2463/J XX.GP
ANFRAGE
der Abgeordneten Pollet-Kammerlander, Freundinnen und Freunde
an den Bundesminister für auswärtige Angelegenheiten
betreffend Kriegsdienstverweigerung in der Türkei
In der Türkei gilt die Kriegsdienstverweigerung als "Verbrechen erster Ordnung gegen den
Staat". Desertion wird ausschließlich von Militärgerichten verhandelt, was gegen die
Prinzipien der Trennung von Judikative und Exekutive verstößt. Es gibt kein Recht auf
Wehrdienstverweigerung aus Gewissensgründen wie es die Menschenrechtskommission der
UNO und der Europarat empfiehlt. Seit Mitte 1994 werden auch immer mehr bekennende
Kriegsdienstverweigerer von den türkischen Miltärgerichten zu jahrelangen Haftstrafen
verurteilt.
In der Türkei sind derzeit ca. 200.000 junge Männer "fahnenflüchtig". Im Frühjahr 1994
verlautbarte die türkische Regierung ein Ultimatum an alle Deserteure. Wer sich bis zum
16.05.1994 freiwillig bei den Streitkräften melden würde, bliebe straffrei. Von den damals
250.000 Wehrpflichtigen, die sich dem Dienst entzogen hatten, haben sich immerhin
60.000 aufgrund des Amnestieangebotes gemeldet.
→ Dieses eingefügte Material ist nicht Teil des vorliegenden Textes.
## src/rtl/safe_pkg.sv

```systemverilog
// Shared types and constants for the safe unlock sequencer.
// The PROG state exists only when SAFE_REPROGRAM_EN is defined.
package safe_pkg;

    localparam int unsigned DIGIT_W = 4;

    typedef logic [DIGIT_W-1:0] digit_t;

    localparam digit_t MAX_DIGIT = digit_t'(9);

`ifdef SAFE_REPROGRAM_EN
    typedef enum logic [2:0] {
        IDLE    = 3'd0,
        ENTRY   = 3'd1,
        CHECK   = 3'd2,
        OPEN    = 3'd3,
        LOCKOUT = 3'd4,
        PROG    = 3'd5
    } state_e;
`else
    typedef enum logic [2:0] {
        IDLE    = 3'd0,
        ENTRY   = 3'd1,
        CHECK   = 3'd2,
        OPEN    = 3'd3,
        LOCKOUT = 3'd4
    } state_e;
`endif

endpackage

```

## src/rtl/safe_timer.sv

```systemverilog
// Loadable down-counter with a zero flag; shared by the OPEN hold and LOCKOUT windows.
module safe_timer #(
    parameter int unsigned W = 10
) (
    input  logic         clk,
    input  logic         rst_n,
    input  logic         load,
    input  logic [W-1:0] load_val,
    input  logic         dec,
    output logic         zero_c
);

    logic [W-1:0] count_q;

    always_ff @(posedge clk or negedge rst_n) begin
        if (!rst_n) begin
            count_q <= '0;
        end else if (load) begin
            count_q <= load_val;
        end else if (dec && !zero_c) begin
            count_q <= count_q - W'(1);
        end
    end

    assign zero_c = (count_q == '0);

endmodule

```

## src/rtl/safe_unlock_sequencer.sv

```systemverilog
// Digital safe controller: code entry, compare, open hold window, failed-attempt lockout.
// Define SAFE_REPROGRAM_EN to add the prog input and the PROG (code rewrite) state.
module safe_unlock_sequencer
    import safe_pkg::*;
#(
    parameter int unsigned               CODE_LEN    = 4,
    parameter int unsigned               MAX_FAILS   = 3,
    parameter int unsigned               LOCK_CYCLES = 1000,
    parameter int unsigned               OPEN_CYCLES = 500,
    parameter logic [CODE_LEN*DIGIT_W-1:0] RESET_CODE = 16'h1234
) (
    input  logic       clk,
    input  logic       rst_n,
    input  digit_t     digit,
    input  logic       digit_vld,
    input  logic       clear,
    input  logic       relock,
`ifdef SAFE_REPROGRAM_EN
    input  logic       prog,
`endif
    output logic       locked,
    output logic       unlocked,
    output logic       alarm,
    output logic [2:0] entry_cnt,
    output logic [3:0] fail_cnt
);

    localparam int unsigned CODE_W    = CODE_LEN * DIGIT_W;
    localparam int unsigned TMR_MAX   = (OPEN_CYCLES > LOCK_CYCLES) ? OPEN_CYCLES : LOCK_CYCLES;
    localparam int unsigned TMR_W     = ($clog2(TMR_MAX) < 1) ? 1 : $clog2(TMR_MAX);
    localparam logic [2:0]  LAST_IDX  = 3'(CODE_LEN - 1);
    localparam logic [3:0]  FAIL_LAST = 4'(MAX_FAILS - 1);

    state_e              state_q, state_d;
    logic [CODE_W-1:0]   entry_q, entry_d;
    logic [CODE_W-1:0]   shifted_c;
    logic [CODE_W-1:0]   code_cur;
    logic [2:0]          ecnt_d;
    logic [3:0]          fcnt_d;
    logic                unlocked_d, alarm_d;
    logic                digit_ok_c;
    logic                tmr_load, tmr_dec, tmr_zero_c;
    logic [TMR_W-1:0]    tmr_val;

    // Digits above 9 are treated as if no strobe happened.
    assign digit_ok_c = digit_vld && (digit <= MAX_DIGIT);
    // New digit enters the LS nibble so the first digit ends up in the MS nibble.
    assign shifted_c  = CODE_W'({entry_q, digit});

`ifdef SAFE_REPROGRAM_EN
    logic [CODE_W-1:0] code_q, code_d;

    always_ff @(posedge clk or negedge rst_n) begin
        if (!rst_n) begin
            code_q <= RESET_CODE;
        end else begin
            code_q <= code_d;
        end
    end

    assign code_cur = code_q;
`else
    assign code_cur = RESET_CODE;
`endif

    safe_timer #(
        .W (TMR_W)
    ) u_timer (
        .clk      (clk),
        .rst_n    (rst_n),
        .load     (tmr_load),
        .load_val (tmr_val),
        .dec      (tmr_dec),
        .zero_c   (tmr_zero_c)
    );

    always_ff @(posedge clk or negedge rst_n) begin
        if (!rst_n) begin
            state_q   <= IDLE;
            entry_q   <= '0;
            entry_cnt <= '0;
            fail_cnt  <= '0;
            locked    <= 1'b1;
            unlocked  <= 1'b0;
            alarm     <= 1'b0;
        end else begin
            state_q   <= state_d;
            entry_q   <= entry_d;
            entry_cnt <= ecnt_d;
            fail_cnt  <= fcnt_d;
            locked    <= ~unlocked_d;
            unlocked  <= unlocked_d;
            alarm     <= alarm_d;
        end
    end

    always_comb begin
        state_d  = state_q;
        entry_d  = entry_q;
        ecnt_d   = entry_cnt;
        fcnt_d   = fail_cnt;
        tmr_load = 1'b0;
        tmr_val  = '0;
        tmr_dec  = 1'b0;
`ifdef SAFE_REPROGRAM_EN
        code_d   = code_q;
`endif

        case (state_q)
            IDLE: begin
                if (!clear && digit_ok_c) begin
                    entry_d = shifted_c;
                    ecnt_d  = 3'd1;
                    state_d = (CODE_LEN == 1) ? CHECK : ENTRY;
                end
            end
            ENTRY: begin
                if (clear) begin
                    state_d = IDLE;
                end else if (digit_ok_c) begin
                    entry_d = shifted_c;
                    ecnt_d  = entry_cnt + 3'd1;
                    if (entry_cnt == LAST_IDX) begin
                        state_d = CHECK;
                    end
                end
            end
            CHECK: begin
                entry_d = '0;
                ecnt_d  = '0;
                if (entry_q == code_cur) begin
                    fcnt_d   = '0;
                    state_d  = OPEN;
                    tmr_load = 1'b1;
                    tmr_val  = TMR_W'(OPEN_CYCLES - 1);
                end else begin
                    if (fail_cnt < 4'(MAX_FAILS)) begin
                        fcnt_d = fail_cnt + 4'd1;
                    end
                    if (fail_cnt >= FAIL_LAST) begin
                        state_d  = LOCKOUT;
                        tmr_load = 1'b1;
                        tmr_val  = TMR_W'(LOCK_CYCLES - 1);
                    end else begin
                        state_d = IDLE;
                    end
                end
            end
            OPEN: begin
                if (relock || tmr_zero_c) begin
                    state_d = IDLE;
`ifdef SAFE_REPROGRAM_EN
                end else if (prog) begin
                    state_d = PROG;
                    entry_d = '0;
                    ecnt_d  = '0;
`endif
                end else begin
                    tmr_dec = 1'b1;
                end
            end
            LOCKOUT: begin
                // Only timer expiry (or reset) leaves lockout.
                if (tmr_zero_c) begin
                    state_d = IDLE;
                    fcnt_d  = '0;
                end else begin
                    tmr_dec = 1'b1;
                end
            end
`ifdef SAFE_REPROGRAM_EN
            PROG: begin
                if (clear) begin
                    state_d = IDLE;
                end else if (digit_ok_c) begin
                    entry_d = shifted_c;
                    ecnt_d  = entry_cnt + 3'd1;
                    if (entry_cnt == LAST_IDX) begin
                        code_d  = shifted_c;
                        state_d = IDLE;
                    end
                end
            end
`endif
            default: begin
                state_d = IDLE;
            end
        endcase

        // Every return to IDLE starts a fresh attempt.
        if (state_d == IDLE) begin
            entry_d = '0;
            ecnt_d  = '0;
        end

`ifdef SAFE_REPROGRAM_EN
        unlocked_d = (state_d == OPEN) || (state_d == PROG);
`else
        unlocked_d = (state_d == OPEN);
`endif
        alarm_d    = (state_d == LOCKOUT);
    end

endmodule

```

## config.mk

```make
export PLATFORM = sky130hd
export DESIGN_NAME = safe_unlock_sequencer
export DESIGN_NICKNAME = d
export VERILOG_FILES = /design/src/rtl/safe_pkg.sv /design/src/rtl/safe_timer.sv /design/src/rtl/safe_unlock_sequencer.sv
export SDC_FILE = /design/constraint.sdc
export NUM_CORES = 1
export LEC_CHECK = 0
export CAP_MARGIN = 20
export CORE_MARGIN = 10
export CORE_UTILIZATION = 54
export CTS_BUF_LIST = sky130_fd_sc_hd__clkbuf_8
export DETAILED_ROUTE_END_ITERATION = 6
export GPL_ROUTABILITY_DRIVEN = 0
export GPL_TIMING_DRIVEN = 0
export PLACE_DENSITY = 0.78
export SYNTH_ARGS = -nofsm -noshare
export SYNTH_HDL_FRONTEND = slang
export SYNTH_SLANG_ARGS = --single-unit
```

## constraint.sdc

```tcl
create_clock -name clk -period 1.7 [get_ports clk]
set_input_delay 0.51 -clock clk [delete_from_list [all_inputs] [get_ports clk]]
set_output_delay 0.51 -clock clk [all_outputs]
set_load 0.1 [all_outputs]
```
Angesichts der beschränkten Wirkung
solcher "Amnestien" begann der Oberste Generalstab, die Militärjustiz
einzusetzen.
Die unterfertigten Abgeordneten stellen daher folgende
ANFRAGE:
1. Können Sie sich eine bilaterale Initiative Österreichs gegenüber der Türkei vorstellen,
die die Menschenrechtslage von Kriegsdienstverweigerern thematisiert?
2. Erachten Sie es für angemessen, wenn deren Einberufung und Rekrutierung
eindeutig aus politischen und ethnischen Gründen erfolgt ist und deren
Strafverfolgung jeglicher rechtsstaatlicher Grundlagen entbehrt?
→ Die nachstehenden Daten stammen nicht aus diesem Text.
<file path="src/rtl/drive_cmd_arbiter_pkg.sv">
// Shared definitions for the drive command arbiter: direction-control codes,
// source indices, FSM state encoding and a small one-hot helper.
package drive_cmd_arbiter_pkg;

    localparam int unsigned NUM_SRC = 3;
    localparam int unsigned CMD_W   = 4;
    localparam int unsigned SRC_W   = 2;

    typedef logic [CMD_W-1:0] dir_cmd_t;
    typedef logic [SRC_W-1:0] src_idx_t;

    // Direction-control command codes understood by the drive block
    localparam dir_cmd_t DC_PROCEED = 4'b0000;
    localparam dir_cmd_t DC_LEFT    = 4'b0001;
    localparam dir_cmd_t DC_RIGHT   = 4'b0010;
    localparam dir_cmd_t DC_UTURN   = 4'b0100;
    localparam dir_cmd_t DC_STOP    = 4'b1000;

    localparam dir_cmd_t IDLE_CMD_DEFAULT = DC_PROCEED;

    // Source indices, lower index = higher priority
    localparam src_idx_t SRC_COL  = 2'd0;
    localparam src_idx_t SRC_NAV  = 2'd1;
    localparam src_idx_t SRC_LINE = 2'd2;

    typedef enum logic [1:0] {
        ARB_IDLE  = 2'd0,
        ARB_GRANT = 2'd1,
        ARB_GAP   = 2'd2
    } arb_state_e;

    // One-hot grant vector for a source index
    function automatic logic [NUM_SRC-1:0] src_onehot(input src_idx_t s);
        return NUM_SRC'(1) << s;
    endfunction

endpackage

</file>
<file path="src/rtl/drive_cmd_arbiter_hold_timer.sv">
// Grant-length counter for the drive command arbiter.
// Ports:
//   i_clk         system clock
//   i_rst         asynchronous reset, active low
//   i_clear       restart the count at 0 on the next edge (new grant / no grant)
//   o_min_met_c   count has reached MIN_HOLD-1 (release allowed this cycle)
//   o_wd_expire_c count equals MAX_HOLD-1 (watchdog revokes this cycle)
module drive_cmd_arbiter_hold_timer
    import drive_cmd_arbiter_pkg::*;
#(
    parameter int unsigned MIN_HOLD = 1_000_000,
    parameter int unsigned MAX_HOLD = 50_000_000
) (
    input  logic i_clk,
    input  logic i_rst,
    input  logic i_clear,
    output logic o_min_met_c,
    output logic o_wd_expire_c
);

    localparam int unsigned CNT_W  = $clog2(MAX_HOLD + 1);
    localparam int unsigned MIN_TH = (MIN_HOLD == 0) ? 0 : MIN_HOLD - 1;
    localparam int unsigned WD_TH  = (MAX_HOLD == 0) ? 0 : MAX_HOLD - 1;

    logic [CNT_W-1:0] r_hold_cnt;
    logic             w_sat;

    assign w_sat         = (r_hold_cnt == CNT_W'(MAX_HOLD));
    assign o_min_met_c   = (r_hold_cnt >= CNT_W'(MIN_TH));
    assign o_wd_expire_c = (r_hold_cnt == CNT_W'(WD_TH));

    // Counts grant cycles, holding at MAX_HOLD (only a safety grant gets there)
    always_ff @(posedge i_clk or negedge i_rst) begin
        if (!i_rst) begin
            r_hold_cnt <= '0;
        end else if (i_clear) begin
            r_hold_cnt <= '0;
        end else if (!w_sat) begin
            r_hold_cnt <= r_hold_cnt + CNT_W'(1);
        end
    end

endmodule

</file>
<file path="src/rtl/drive_cmd_arbiter.sv">
// Sole owner of the 4-bit direction-control bus into the drive block.
// Fixed-priority arbitration of three sources (0 safety, 1 navigator, 2 line
// follower) with minimum hold, grant watchdog and a dead gap between owners.
// Ports:
//   i_clk, i_rst (async, active low)
//   i_req[2:0]        level request per source, bit 0 highest priority
//   i_cmd0..i_cmd2    per-source direction commands
//   o_gnt[2:0]        registered one-hot grant
//   o_dir_control     registered command to the drive block
//   o_busy            registered, high in GRANT or GAP
//   o_timeout         registered one-cycle pulse on watchdog revoke
module drive_cmd_arbiter
    import drive_cmd_arbiter_pkg::*;
#(
    parameter int unsigned MIN_HOLD   = 1_000_000,
    parameter int unsigned MAX_HOLD   = 50_000_000,
    parameter int unsigned GAP_CYCLES = 1000,
    parameter logic [CMD_W-1:0] IDLE_CMD = IDLE_CMD_DEFAULT
) (
    input  logic               i_clk,
    input  logic               i_rst,
    input  logic [NUM_SRC-1:0] i_req,
    input  logic [CMD_W-1:0]   i_cmd0,
    input  logic [CMD_W-1:0]   i_cmd1,
    input  logic [CMD_W-1:0]   i_cmd2,
    output logic [NUM_SRC-1:0] o_gnt,
    output logic [CMD_W-1:0]   o_dir_control,
    output logic               o_busy,
    output logic               o_timeout
);

    localparam int unsigned GAP_W    = (GAP_CYCLES > 1) ? $clog2(GAP_CYCLES) : 1;
    localparam int unsigned GAP_LAST = (GAP_CYCLES == 0) ? 0 : GAP_CYCLES - 1;
    // With no gap configured a non-safety release lands straight in IDLE
    localparam arb_state_e  REL_STATE = (GAP_CYCLES == 0) ? ARB_IDLE : ARB_GAP;

    arb_state_e         r_state, w_state_nxt;
    src_idx_t           r_owner, w_owner_nxt;
    logic [GAP_W-1:0]   r_gap_cnt, w_gap_cnt_nxt;
    logic [NUM_SRC-1:0] r_lockout, w_lockout_nxt;
    logic [NUM_SRC-1:0] r_gnt, w_gnt_nxt;
    dir_cmd_t           r_dir, w_dir_nxt;
    logic               r_busy, w_busy_nxt;
    logic               r_timeout, w_timeout_nxt;

    logic [NUM_SRC-1:0] w_avail;
    logic               w_win_valid;
    src_idx_t           w_win;
    logic               w_owner_req;
    logic               w_preempt;
    logic               w_new_grant;
    logic               w_wd_fire;
    logic               w_hold_clear;
    logic               w_min_met;
    logic               w_wd_expire;

    function automatic dir_cmd_t pick_cmd(input src_idx_t s, input dir_cmd_t c0,
                                          input dir_cmd_t c1, input dir_cmd_t c2);
        case (s)
            SRC_COL: return c0;
            SRC_NAV: return c1;
            default: return c2;
        endcase
    endfunction

    function automatic logic pick_req(input src_idx_t s, input logic [NUM_SRC-1:0] r);
        case (s)
            SRC_COL: return r[0];
            SRC_NAV: return r[1];
            default: return r[2];
        endcase
    endfunction

    drive_cmd_arbiter_hold_timer #(
        .MIN_HOLD (MIN_HOLD),
        .MAX_HOLD (MAX_HOLD)
    ) u_hold_timer (
        .i_clk         (i_clk),
        .i_rst         (i_rst),
        .i_clear       (w_hold_clear),
        .o_min_met_c   (w_min_met),
        .o_wd_expire_c (w_wd_expire)
    );

    // Fixed-priority pick among requesters that are not locked out
    always_comb begin : p_prio
        w_avail     = i_req & ~r_lockout;
        w_win_valid = |w_avail;
        w_win       = SRC_LINE;
        if (w_avail[0]) begin
            w_win = SRC_COL;
        end else if (w_avail[1]) begin
            w_win = SRC_NAV;
        end
    end

    assign w_owner_req = pick_req(r_owner, i_req);
    assign w_preempt   = (r_state == ARB_GRANT) && (r_owner != SRC_COL) && i_req[0];

    // State register plus registered outputs
    always_ff @(posedge i_clk or negedge i_rst) begin
        if (!i_rst) begin
            r_state   <= ARB_IDLE;
            r_owner   <= SRC_COL;
            r_gap_cnt <= '0;
            r_lockout <= '0;
            r_gnt     <= '0;
            r_dir     <= IDLE_CMD;
            r_busy    <= 1'b0;
            r_timeout <= 1'b0;
        end else begin
            r_state   <= w_state_nxt;
            r_owner   <= w_owner_nxt;
            r_gap_cnt <= w_gap_cnt_nxt;
            r_lockout <= w_lockout_nxt;
            r_gnt     <= w_gnt_nxt;
            r_dir     <= w_dir_nxt;
            r_busy    <= w_busy_nxt;
            r_timeout <= w_timeout_nxt;
        end
    end

    // Next state; priority in GRANT is preempt > release > watchdog
    always_comb begin : p_next
        w_state_nxt   = r_state;
        w_owner_nxt   = r_owner;
        w_gap_cnt_nxt = r_gap_cnt;
        w_new_grant   = 1'b0;
        w_wd_fire     = 1'b0;
        // A lockout bit is dropped once its requester lets go
        w_lockout_nxt = r_lockout & i_req;
        case (r_state)
            ARB_IDLE: begin
                if (w_win_valid) begin
                    w_state_nxt = ARB_GRANT;
                    w_owner_nxt = w_win;
                    w_new_grant = 1'b1;
                end
            end
            ARB_GRANT: begin
                if (w_preempt) begin
                    w_owner_nxt = SRC_COL;
                    w_new_grant = 1'b1;
                end else if (r_owner == SRC_COL) begin
                    if (!i_req[0]) begin
                        w_state_nxt = ARB_IDLE;
                    end
                end else if (!w_owner_req && w_min_met) begin
                    w_state_nxt   = REL_STATE;
                    w_gap_cnt_nxt = '0;
                end else if (w_wd_expire) begin
                    w_state_nxt   = REL_STATE;
                    w_gap_cnt_nxt = '0;
                    w_wd_fire     = 1'b1;
                    w_lockout_nxt = w_lockout_nxt | src_onehot(r_owner);
                end
            end
            ARB_GAP: begin
                if (i_req[0]) begin
                    w_state_nxt = ARB_GRANT;
                    w_owner_nxt = SRC_COL;
                    w_new_grant = 1'b1;
                end else if (r_gap_cnt == GAP_W'(GAP_LAST)) begin
                    w_state_nxt = ARB_IDLE;
                end else begin
                    w_gap_cnt_nxt = r_gap_cnt + GAP_W'(1);
                end
            end
            default: begin
                w_state_nxt = ARB_IDLE;
            end
        endcase
    end

    // Next output values; the grant owner's command is frozen while its req is low
    always_comb begin : p_out
        w_gnt_nxt     = '0;
        w_dir_nxt     = IDLE_CMD;
        w_busy_nxt    = (w_state_nxt != ARB_IDLE);
        w_timeout_nxt = w_wd_fire;
        w_hold_clear  = w_new_grant || (w_state_nxt != ARB_GRANT);
        if (w_state_nxt == ARB_GRANT) begin
            w_gnt_nxt = src_onehot(w_owner_nxt);
            if (pick_req(w_owner_nxt, i_req)) begin
                w_dir_nxt = pick_cmd(w_owner_nxt, i_cmd0, i_cmd1, i_cmd2);
            end else begin
                w_dir_nxt = r_dir;
            end
        end
    end

    assign o_gnt         = r_gnt;
    assign o_dir_control = r_dir;
    assign o_busy        = r_busy;
    assign o_timeout     = r_timeout;

endmodule

</file>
3. Werden Sie in den Fällen der inhaftierten und zu längeren Gefängnisstrafen
verurteilten Kriegsdienstverweigerer Oman Murat ÜLKE, Aytek ÖZEL, Arif Hikmet
IYIDOGAN bei der türkischen Regierung entsprechende diplomatische Schritte zur
Einhaltung der Menschenrechte und zu deren Entlassung veranlassen?
4. Werden Sie in den Fällen der SympathisantInnen der Verweigerer, der Schriftstellerin
Bilgesu ERENUS und der Fernsehjournalistin Tecfik BERBER und Erhan
AKYLDIZ, die über die Verweigererbewegung berichteten und die zu Haftstrafen
verurteilt wurden entsprechende diplomatische Schritte veranlassen?